建立中国石化网络安全风险管控和处置机制研究

Research on Establishing Sinopec Network Security Risk Management and Disposal Mechanism

新时代下的网络安全已经不再是单打独斗,尤其是针对某一类行业而言,能源、化工、电力等行业也逐渐成为国外黑客组织的重要打击目标.所以在未来的防御能力建设上需要行业内各部门联合起来一致对外,实现行业内的威胁情报共享.但是作为央企内部首先要做好自身的联防联控,在中国石化内部首先实现情报共享、威胁联动和应急处置.中国石化认真贯彻落实国家风险防范化解的工作部署要求,强化内部网络安全管控体系建设,严格把控信息系统设计和建设阶段与内控的结合,不断强化信息化刚性约束.网络安全管理与网络安全防护技术并重,以管理为先导、以技术为支撑,共同编织中国石化的网络安全防护大网,有效抓实网络安全工作,形成网络安全内生聚合力,打造中国石化“5+2”的网络安全风险联防联控机制,推动整体网络安全和信息化工作的协调发展.

Network security in the new era is no longer a one-man fight, especially for a certain type of industry such as energy, chemical, electric power and other industries have gradually become important targets of foreign hacker organizations. Therefore, in terms of future defense capability building, we need to unite together to achieve threat intelligence sharing within the industry. However, as a central enterprise, we must first do our own joint defense and control, and realize intelligence sharing, threat linkage and emergency response within Sinopec at first. Sinopec conscientiously implements the work deployment requirements of national risk prevention and mitigation, strengthens the construction of internal network security management and control system, strictly controls the integration of information system design and construction phase with internal control, and continuously strengthens the rigid constraints of informatization. Network security management and network security protection technology are equally important.
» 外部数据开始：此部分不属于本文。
--- src/rtl/echo_ctrl_regs.sv ---
module echo_ctrl_regs #(
  parameter logic [6:0] DEV_ADDR = 7'b0011100,
  parameter logic [7:0] GRP_A    = 8'h38,
  parameter logic [7:0] GRP_B    = 8'h39
) (
  input  logic       clk,
  input  logic       rst_n,
  input  logic       ce_i,
  input  logic       scl_i,
  input  logic       sda_i,
  output logic       sda_oe,
  output logic [2:0] line_sel,
  output logic       key_en,
  output logic [2:0] mic1_gain,
  output logic [2:0] mic2_gain,
  output logic [3:0] test_bits,
  output logic [2:0] delay_code,
  output logic [2:0] echo_gain,
  output logic [2:0] fb_gain
);
  localparam int FRAME_BITS = 16;
  localparam int CW = $clog2(FRAME_BITS + 2);

  typedef enum logic [1:0] {P_IDLE, P_ADDR, P_SUB, P_DATA} phase_t;

  logic [2:0] ce_q, scl_q, sda_q;

  always_ff @(posedge clk) begin
    if (!rst_n) begin
      ce_q  <= '0;
      scl_q <= '1;
      sda_q <= '1;
    end else begin
      ce_q  <= {ce_q[1:0], ce_i};
      scl_q <= {scl_q[1:0], scl_i};
      sda_q <= {sda_q[1:0], sda_i};
    end
  end

  logic ce, ce_rise, ce_fall, scl_rise, scl_fall, bit_in, start_c, stop_c;
  assign ce       = ce_q[1];
  assign ce_rise  = ce_q[1] & ~ce_q[2];
  assign ce_fall  = ~ce_q[1] & ce_q[2];
  assign scl_rise = scl_q[1] & ~scl_q[2];
  assign scl_fall = ~scl_q[1] & scl_q[2];
  assign bit_in   = sda_q[1];
  assign start_c  = ~ce & scl_q[1] & scl_q[2] & ~sda_q[1] & sda_q[2];
  assign stop_c   = ~ce & scl_q[1] & scl_q[2] & sda_q[1] & ~sda_q[2];

  // three-wire path
  logic [7:0]    tw_addr;
  logic [15:0]   tw_data;
  logic [CW-1:0] tw_cnt;

  always_ff @(posedge clk) begin
    if (!rst_n) begin
      tw_addr <= '0;
      tw_data <= '0;
      tw_cnt  <= '0;
    end else if (ce_rise) begin
      tw_cnt <= '0;
    end else if (scl_rise) begin
      if (ce) begin
        tw_data <= {tw_data[14:0], bit_in};
        if (tw_cnt != '1) tw_cnt <= tw_cnt + 1'b1;
      end else begin
        tw_addr <= {tw_addr[6:0], bit_in};
      end
    end
  end

  logic tw_ok, tw_we_a, tw_we_b;
  assign tw_ok   = ce_fall && (tw_cnt == CW'(FRAME_BITS));
  assign tw_we_a = tw_ok && (tw_addr == GRP_A);
  assign tw_we_b = tw_ok && (tw_addr == GRP_B);

  // I2C path
  phase_t     ph;
  logic [7:0] sh;
  logic [3:0] bc;
  logic [2:0] sub_q;
  logic       in_ack, ack_q;

  logic sub_ok, byte_done;
  assign sub_ok    = (sh[7:3] == 5'd0) && (sh[2:0] != 3'd0) && (sh[2:0] <= 3'd4);
  assign byte_done = scl_fall && (bc == 4'd8) && !in_ack;

  always_ff @(posedge clk) begin
    if (!rst_n) begin
      ph <= P_IDLE; sh <= '0; bc <= '0; sub_q <= '0; in_ack <= 1'b0; ack_q <= 1'b0;
    end else if (ce || stop_c) begin
      ph <= P_IDLE; in_ack <= 1'b0; ack_q <= 1'b0;
    end else if (start_c) begin
      ph <= P_ADDR; bc <= '0; in_ack <= 1'b0; ack_q <= 1'b0;
    end else if (ph != P_IDLE) begin
      if (in_ack) begin
        if (scl_fall) begin
          in_ack <= 1'b0; ack_q <= 1'b0; bc <= '0;
        end
      end else if (scl_rise && bc != 4'd8) begin
        sh <= {sh[6:0], bit_in};
        bc <= bc + 1'b1;
      end else if (byte_done) begin
        case (ph)
          P_ADDR:
            if (sh == {DEV_ADDR, 1'b0}) begin
              ack_q <= 1'b1; in_ack <= 1'b1; ph <= P_SUB;
            end else ph <= P_IDLE;
          P_SUB:
            if (sub_ok) begin
              sub_q <= sh[2:0]; ack_q <= 1'b1; in_ack <= 1'b1; ph <= P_DATA;
            end else ph <= P_IDLE;
          default: begin
            ack_q <= 1'b1; in_ack <= 1'b1;
          end
        endcase
      end
    end
  end

  logic i2c_we;
  assign i2c_we = !ce && !start_c && !stop_c && (ph == P_DATA) && byte_done;
  assign sda_oe = ack_q;

  // register file
  always_ff @(posedge clk) begin
    if (!rst_n) begin
      line_sel <= '0; key_en <= 1'b0; mic1_gain <= '0; mic2_gain <= '0;
      test_bits <= '0; delay_code <= '0; echo_gain <= '0; fb_gain <= '0;
    end else if (tw_we_a) begin
      line_sel  <= tw_data[15:13];
      key_en    <= tw_data[12];
      mic1_gain <= tw_data[11:9];
      mic2_gain <= tw_data[8:6];
      test_bits <= tw_data[5:2];
    end else if (tw_we_b) begin
      echo_gain  <= tw_data[15:13];
      delay_code <= tw_data[12:10];
      fb_gain    <= tw_data[9:7];
    end else if (i2c_we) begin
      case (sub_q)
        3'd1: begin line_sel <= sh[7:5]; key_en <= sh[4]; mic1_gain <= sh[2:0]; end
        3'd2: begin mic2_gain <= sh[7:5]; test_bits <= sh[3:0]; end
        3'd3: begin delay_code <= sh[7:5]; echo_gain <= sh[2:0]; end
        default: fb_gain <= sh[7:5];
      endcase
    end
  end

  logic any_we;
  logic [22:0] cfg_vec;
  assign any_we  = tw_we_a | tw_we_b | i2c_we;
  assign cfg_vec = {line_sel, key_en, mic1_gain, mic2_gain, test_bits, delay_code, echo_gain, fb_gain};

  assert_fields_hold_R11: assert property (@(posedge clk) disable iff (!rst_n)
    !$past(any_we) |-> $stable(cfg_vec));

  assert_no_ack_ce_high_R12: assert property (@(posedge clk) disable iff (!rst_n)
    (ce_q[2] && $past(ce_q[2])) |-> !sda_oe);

  assert_ack_in_slot_R3: assert property (@(posedge clk) disable iff (!rst_n)
    sda_oe |-> in_ack);

  assert_ack_on_low_clock_R3: assert property (@(posedge clk) disable iff (!rst_n)
    $rose(sda_oe) |-> !scl_q[1]);

  assert_one_writer_R9: assert property (@(posedge clk) disable iff (!rst_n)
    !(i2c_we && (tw_we_a || tw_we_b)));
endmodule

--- config.mk ---
export PLATFORM = sky130hd
export DESIGN_NAME = echo_ctrl_regs
export DESIGN_NICKNAME = d
export VERILOG_FILES = /design/src/rtl/echo_ctrl_regs.sv
export SDC_FILE = /design/constraint.sdc
export NUM_CORES = 1
export LEC_CHECK = 0
export CAP_MARGIN = 0
export CORE_UTILIZATION = 55
export DETAILED_ROUTE_END_ITERATION = 7
export HOLD_SLACK_MARGIN = 0.15
export PLACE_DENSITY = 0.76
export SYNTH_ARGS = -nofsm -noshare
export SYNTH_HDL_FRONTEND = slang
export SYNTH_SLANG_ARGS = --single-unit
--- constraint.sdc ---
create_clock -name clk -period 4.5 [get_ports clk]
set_input_delay 1.125 -clock clk [delete_from_list [all_inputs] [get_ports clk]]
set_output_delay 1.125 -clock clk [all_outputs]
set_load 0.02 [all_outputs]
==> results of run 1 <==
==> path summary, 6_finish.rpt <==
check                                         start                        end  slack (ns)  depth (start not counted)
worst max-delay path                          rst_n  test_bits[1]$_SDFFE_PN0P_        1.65                          7
worst min-delay path            sda_q[0]$_SDFF_PN1_        sda_q[1]$_SDFF_PN1_        0.43                          1
worst max register to register   ph[0]$_SDFFE_PP0P_         sh[4]$_SDFFE_PN0P_        1.84                          7
worst min register to register  sda_q[0]$_SDFF_PN1_        sda_q[1]$_SDFF_PN1_        0.43                          1
==> power by group <==
part,total (mW),internal [mW],leakage [nW],switching (mW)
registers,0.720,0.713,0.646,0.00713
logic,0.0469,0.0181,0.706,0.0288
clock network,0.551,0.288,0.103,0.263
total,1.32,1.02,1.46,0.299
==> cell usage after synthesis (all sizes together), types with 2 or more instances <==
library cell / instances
nor4: 3
clkbuf: 10
buf: 4
xor2: 3
and2: 4
nor2: 40
inv: 9
nor3b: 3
nand3b: 3
or2: 2
nand3: 6
ha: 9
mux2: 8
nand2: 57
a21oi: 26
nand2b: 7
o21ai: 18
dfxtp: 80
or4: 2
or3b: 2
nand4b: 2
nand4: 4
nor2b: 2
o31ai: 2
and4b: 2
mux2i: 43
nor3: 8
xnor2: 2
a211oi: 3
and3: 2
==> sequential cells by signal, indices dropped and copies added, names as in the netlist, 4 cells and up <==
name and cells:
tw_cnt 5, tw_addr 8, tw_data 16, bc 4
sh 8, test_bits 4
==> cell families (layout without fill, tap and decap cells) <==
| family | after synthesis | after routing | synth area share [%] |
|---|---|---|---|
| buffers and inverters | 23 | 55 | 2.94 |
| XOR/XNOR | 5 | 5 | 1.25 |
| AND/OR/NAND/NOR | 154 | 154 | 22.7 |
| flip-flops | 80 | 80 | 45.8 |
| adder cells (fa/ha/maj) | 9 | 9 | 3.22 |
| AO/OA/AOI/OAI | 56 | 56 | 9.13 |
| multiplexers | 51 | 51 | 14.9 |
==> through the flow <==
stage | instances | instance area (sq um) | setup WS (ns)
CTS | 485 | 4030 | 1.64
finish | 485 | 4030 | 1.65
global placement | 469 | 3820 | 1.32
floorplan | 378 | 3490 | 2.20
global route | 485 | 4030 | 1.46
detailed placement | 469 | 3820 | 1.29
==> routing by layer <==
layer  global-route usage (%)  wire length [um]  vias up
li1                         -                 -     1363
met1                     32.9              3670     1355
met2                     41.1              3660       75
met3                     4.67               346       13
met4                     10.5               146        0
met5                        0                 0        -
==> layout make-up <==
type | count | area (sq um) | share of cell area (%)
Clock inverter | 4 | 51.3 | 1.27
Clock buffer | 12 | 155 | 3.85
Multi-Input combinational cell | 275 | 1800 | 44.6
Tap cell | 75 | 93.8 | 2.33
Timing Repair Buffer | 30 | 295 | 7.33
Inverter | 9 | 33.8 | 0.839
Sequential cell | 80 | 1600 | 39.8
==> key figures, run 1 <==
Run status
  – Run status: complete, no violations

Timing
  – Clock Skews: 0.00615 ns
  – Setup TNS: 0 ns
  – Rel. slew slack: 35.1%
  – Min cycle time layout: 2.85 ns
  – RSZ-0062 raised after global routing: no
  – Measured slew at the worst slew-check pin: 0.969 ns
  – Final setup fails: 0
  – Period utilization: 63.4%
  – Worst hold slack: 0.428 ns
  – Slew Limit Fails: 0
  – Hold Violations, Final: 0
  – Peak Freq: 351 MHz

Synthesis
  – Async set or reset register ratio after synthesis: 0%
  – Syn. warnings: 0
  – Post-synth top area share: 45.8%
  – Syn Area/Cell: 9.24 sq um
  – Sequential fraction of the synthesis area: 45.8%
  – Synthesized cell area: 3490 sq um
  – Count of cell types in the netlist: 49
  – Dominant synthesized flop cell: dfxtp_1
  – Syn nets: 392
  – FF+latch count, synth: 80
  – Post-synth EDFFs: 0
  – Synth area leaders: dfxtp_1, mux2i_1, nand2_1
  – Cell taking the most area after synthesis: dfxtp_1
  – Gate count of the mapped netlist: 378

Detailed routing
  – DR pass1 iterations: 4
  – WL/cell: 16.1 um
  – Routed Antenna Nets: 0
  – Vias per inst: 5.79
  – Final Routed Wirelength: 7.82 mm
  – Iter 0 DRT Violations: 139
  – Via count: 2806
  – DRC Markers: 0

Global route
  – Vias in the first global route: 2642
  – Gr ovfl total: 0
  – Number of antenna violations at the first check in global routing: 0
  – Tot GR Track Use: 25.3%
  – Largest net degree at the start of global routing: 46
  – Global-route wire length before repair: 12.6 mm

Clock tree
  – Hold_buf cts: 0
  – CTS HTree Levels: 3
  – Post-CTS Resized: 0
  – Clock root cell: clkbuf_8
  – TritonCTS clock tree: yes
  – CTS Buf Count: 9
  – Clk buf depth: 2
  – Clk slew on worst S/H paths: 0.08 ns
  – Skew-Pair Late Insertion Delay: 0.35 ns
  – Clk sinks: 80
  – Setup bufs post-CTS: 0

Layout
  – Most frequent cells in the layout: dfxtp_1, nand2_1, mux2i_1
  – Layout area overhead: 15.2%
  – Layout cell share with drive strength beyond 1: 9.51%
  – Final core occ: 66.8%
  – Fillers: 495
  – Antenna Cells: 0
  – Final nets: 419
  – Most common cell after layout, fill and taps aside: dfxtp_1

Worst setup path
  – Slowest-stage cell, CP: nor3_1
  – CP arrival: 3.13 ns
  – CP top delay family: simple AND/OR/NAND/NOR gates
  – CP max stage delay: 0.55 ns
  – Startpoint Class: input pin
  – Largest fanout on the critical path: 22
  – Worst path bufs/invs: 3
  – CP Capture Type: flip-flop
  – CP Class: input pin to flip-flop
  – WP data required: 4.78 ns
  – Crit path cell chain: clkdlybuf4s50_1 > buf_4 > inv_2 > or3_2 > nor3_1 > nand2_1 > o21ai_1

Worst hold path
  – Hold crit path type: flip-flop to flip-flop

Placed design
  – Hpwl dp: 5.31 mm
  – Port bufs: 28
  – RePlAce Congestion: 0.915

Power
  – VDD IR max: 0.192 mV
  – Pwr Total: 1.32 mW
  – Leak: 1.46 nW
  – Pwr Density: 327 nW/um^2

Floorplan
  – Die area: 6680 sq um
  – Starting Density: 58.0%
  – Io pins: 29
  – # rows: 28
  – Die W: 81.7 um
  – Die H: 81.7 um
  – Core Area: 6030 sq um

Run
  – # Max-Cap Violations: 0
Power figures use the tool's default switching activity.
==> run 2, diff against run 1 <==
==> constraint.sdc (replaced) <==
create_clock -name clk -period 2.9 [get_ports clk]
set_input_delay 0.725 -clock clk [delete_from_list [all_inputs] [get_ports clk]]
set_output_delay 0.725 -clock clk [all_outputs]
set_load 0.02 [all_outputs]
==> run 2 against run 1 <==
Flip-flop and latch count stayed put. Die area unchanged. Global-route usage is 0.14 points higher. Sequential share of layout area is 0.26 points lower. Worst hold slack got worse by 0.013 ns. First-iteration DRC count up 35%. Combinational power is 57% higher. Clock skew increased by 0.0027 ns. Power is 54% higher. Wire length decreased by 1.6%. Sequential power rose by 56%. Register-to-register slack worse by 1.2 ns. Critical endpoint is now ph[0]$_SDFFE_PP0P_. Largest power group unchanged.
==> key figures, run 2 (same netlist as run 1, synthesis figures left out) <==
Floorplan
  – Core Area: 6030 sq um (unchanged)
  – Starting Density: 58.0% (unchanged)
  – Die W: 81.7 um (unchanged)
  – Io pins: 29 (unchanged)
  – Die area: 6680 sq um (unchanged)
  – Die H: 81.7 um (unchanged)
  – # rows: 28 (unchanged)

Worst setup path
  – R2R setup slack: 0.59 ns (was 1.84 ns)
  – CP max stage delay: 0.54 ns (was 0.55 ns)
  – CP Capture Type: flip-flop (unchanged)
  – Reg2Reg Depth: 6 (was 7)
  – WP data required: 3.18 ns (was 4.78 ns)
  – Startpoint Class: flip-flop (was input pin)
  – Crit path cell chain: inv_1 > ha_1 > or3b_2 > nor3_1 > mux2_2 > a211oi_1 (was clkdlybuf4s50_1 > buf_4 > inv_2 > or3_2 > nor3_1 > nand2_1 > o21ai_1)
  – R2r endpoint: ph[0]$_SDFFE_PP0P_ (was sh[4]$_SDFFE_PN0P_)
  – Slowest-stage cell, CP: or3b_2 (was nor3_1)
  – CP arrival: 2.59 ns (was 3.13 ns)
  – CP Class: flip-flop to flip-flop (was input pin to flip-flop)
  – CP top delay family: simple AND/OR/NAND/NOR gates (unchanged)
  – Largest fanout on the critical path: 5 (was 22)
  – R2r startpoint: ph[0]$_SDFFE_PP0P_ (unchanged)
  – Worst path bufs/invs: 1 (was 3)

Power
  – Pwr Total: 2.03 mW (was 1.32 mW)
  – VDD IR max: 0.352 mV (was 0.192 mV)
  – Leak: 1.47 nW (was 1.46 nW)
  – Pwr Density: 501 nW/um^2 (was 327 nW/um^2)

Detailed routing
  – DRC Markers: 0 (unchanged)
  – Routed Antenna Nets: 0 (unchanged)
  – Final Routed Wirelength: 7.69 mm (was 7.82 mm)
  – Vias per inst: 5.67 (was 5.79)
  – WL/cell: 15.7 um (was 16.1 um)
  – Via count: 2772 (was 2806)
  – DR pass1 iterations: 4 (unchanged)
  – Iter 0 DRT Violations: 187 (was 139)

Global route
  – Largest net degree at the start of global routing: 46 (unchanged)
  – Met2 Use GR: 40.8% (was 41.1%)
  – GR Layer Usage met3: 6.22% (was 4.67%)
  – Busiest layer in global routing: met2 (unchanged)
  – Grt met1 use: 33.3% (was 32.9%)
  – Vias in the first global route: 2605 (was 2642)
  – Gr ovfl total: 0 (unchanged)
  – Global-route wire length before repair: 12.6 mm (about the same)
  – Number of antenna violations at the first check in global routing: 0 (unchanged)
  – Tot GR Track Use: 25.4% (was 25.3%)

Clock tree
  – Post-CTS Resized: 0 (unchanged)
  – CTS Buf Count: 9 (unchanged)
  – Clock root cell: clkbuf_8 (unchanged)
  – Clk slew on worst S/H paths: 0.08 ns (about the same)
  – TritonCTS clock tree: yes (unchanged)
  – CTS HTree Levels: 3 (unchanged)
  – Clk sinks: 80 (unchanged)
  – Clk buf depth: 2 (unchanged)
  – Setup bufs post-CTS: 0 (unchanged)
  – Hold_buf cts: 0 (unchanged)
  – Skew-Pair Late Insertion Delay: 0.36 ns (was 0.35 ns)

Worst hold path
  – Hold path cells: 1 (unchanged)
  – Hold crit path type: flip-flop to flip-flop (unchanged)
  – Hold wc startpoint: sda_q[0]$_SDFF_PN1_ (unchanged)
  – WHS Endpoint: sda_q[1]$_SDFF_PN1_ (unchanged)

Placed design
  – RePlAce Congestion: 0.861 (was 0.915)
  – Dpl cells: 473 (was 469)
  – Port bufs: 28 (unchanged)
  – Hpwl dp: 5.30 mm (was 5.31 mm)
  – Worst slack at placement: 0.411 ns (was 1.29 ns)

Timing
  – Rel. slew slack: 51.0% (was 35.1%)
  – RSZ-0062 raised after global routing: no (unchanged)
  – Final setup fails: 0 (unchanged)
  – Min cycle time layout: 2.31 ns
  – Setup TNS: 0 ns (unchanged)
  – Clock Skews: 0.00887 ns (was 0.00615 ns)
  – Hold Violations, Final: 0 (unchanged)
  – Peak Freq: 433 MHz
  – Period utilization: 79.6%
  – Slew Limit Fails: 0 (unchanged)
  – Setup ws final: 0.591 ns (was 1.65 ns)
  – Measured slew at the worst slew-check pin: 0.733 ns (was 0.969 ns)

Layout
  – Max reg flops: 16 (unchanged)
  – Most frequent cells in the layout: dfxtp_1, nand2_1, mux2i_1 (unchanged)
  – Layout cell share with drive strength beyond 1: 10.6% (was 9.51%)
  – Largest Register: tw_data (unchanged)
  – Largest registers: tw_data x16, sh x8, tw_addr x8 (unchanged)
  – Area of the multi-input gates: 1800 sq um (unchanged)
  – Fin cells: 489 (was 485)
  – Layout area overhead: 16.0% (was 15.2%)
  – FF/Latch Area: 1600 sq um (unchanged)
  – Final nets: 423 (was 419)
  – Antenna Cells: 0 (unchanged)
  – Fillers: 512 (was 495)
  – Most common cell after layout, fill and taps aside: dfxtp_1 (unchanged)

Run
  – # Max-Cap Violations: 0 (unchanged)

Run status
  – Run status: complete, no violations (unchanged)
[run 2: changes by cell type in the layout (fill, tap and decap cells not counted), sizes merged]
cell      change
buf           +4
clkbuf        -3
inv           +1
clkinvlp      +2
[run 2: power by group]
part,internal (mW),total [mW],switching (mW)
combinational,0.0286,0.0734,0.0447
clock,0.404,0.839,0.434
sequential,1.11,1.12,0.0112
[run 2: per-stage QoR]
stage               util [%]  area [sq um]  hold slack, ns
global route            67.3          4050           0.445
CTS                     67.3          4050           0.421
detailed placement      63.9          3850           0.397
global placement        63.9          3850           0.403
finish                  67.3          4050           0.415
floorplan                  -          3490           0.386
[run 2: layer usage]
layer,vias up,routed length (um)
li1,1371,-
met1,1324,3640
met2,65,3520
met3,12,448
met4,0,88
met5,-,0
[run 2: worst max path at each step]
stage                            start                    endpoint  slack (ns)  cells after the start
CTS                 ph[0]$_SDFFE_PP0P_          ph[0]$_SDFFE_PP0P_        0.60                      6
global placement                 rst_n   echo_gain[2]$_SDFFE_PN0P_        0.47                      6
finish              ph[0]$_SDFFE_PP0P_          ph[0]$_SDFFE_PP0P_        0.59                      6
floorplan           ph[0]$_SDFFE_PP0P_          ph[0]$_SDFFE_PP0P_        0.81                      6
detailed placement               rst_n  delay_code[0]$_SDFFE_PN0P_        0.41                      6
global route        ph[0]$_SDFFE_PP0P_          ph[0]$_SDFFE_PP0P_        0.49                      6
[run 2: area by class of cell]
class / count / share of cell area (%)
timing repair buffer: 34 / 8.03
clock inverter: 7 / 1.95
multi-input combinational: 275 / 44.3
inverter: 9 / 0.834
tap: 75 / 2.32
sequential: 80 / 39.5
clock buffer: 9 / 3.06
==> run 3, diff against run 2 <==
--- a/config.mk
+++ b/config.mk
@@ -6,7 +6,7 @@
 export NUM_CORES = 1
 export LEC_CHECK = 0
 export CAP_MARGIN = 0
-export CORE_UTILIZATION = 55
+export CORE_UTILIZATION = 52
 export DETAILED_ROUTE_END_ITERATION = 7
 export HOLD_SLACK_MARGIN = 0.15
 export PLACE_DENSITY = 0.76
==> constraint.sdc (replaced) <==
create_clock -name clk -period 1.9 [get_ports clk]
set_input_delay 0.475 -clock clk [delete_from_list [all_inputs] [get_ports clk]]
set_output_delay 0.475 -clock clk [all_outputs]
set_load 0.02 [all_outputs]
==> run 3 against run 2 <==
The flow now finishes with violations (design-rule violations, negative setup slack). Power is 48% higher. Non-clock buffer count grew 44. Die area increased by 5.6%. Critical path type unchanged.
With management as the guide and technology as the support, we will jointly weave Sinopec’s network security protection network, effectively implement network security work, form an endogenous cohesion of network security, and build Sinopec’s “5+2” cybersecurity risk control and handling mechanism, promote the coordinated development of overall network security and informatization work.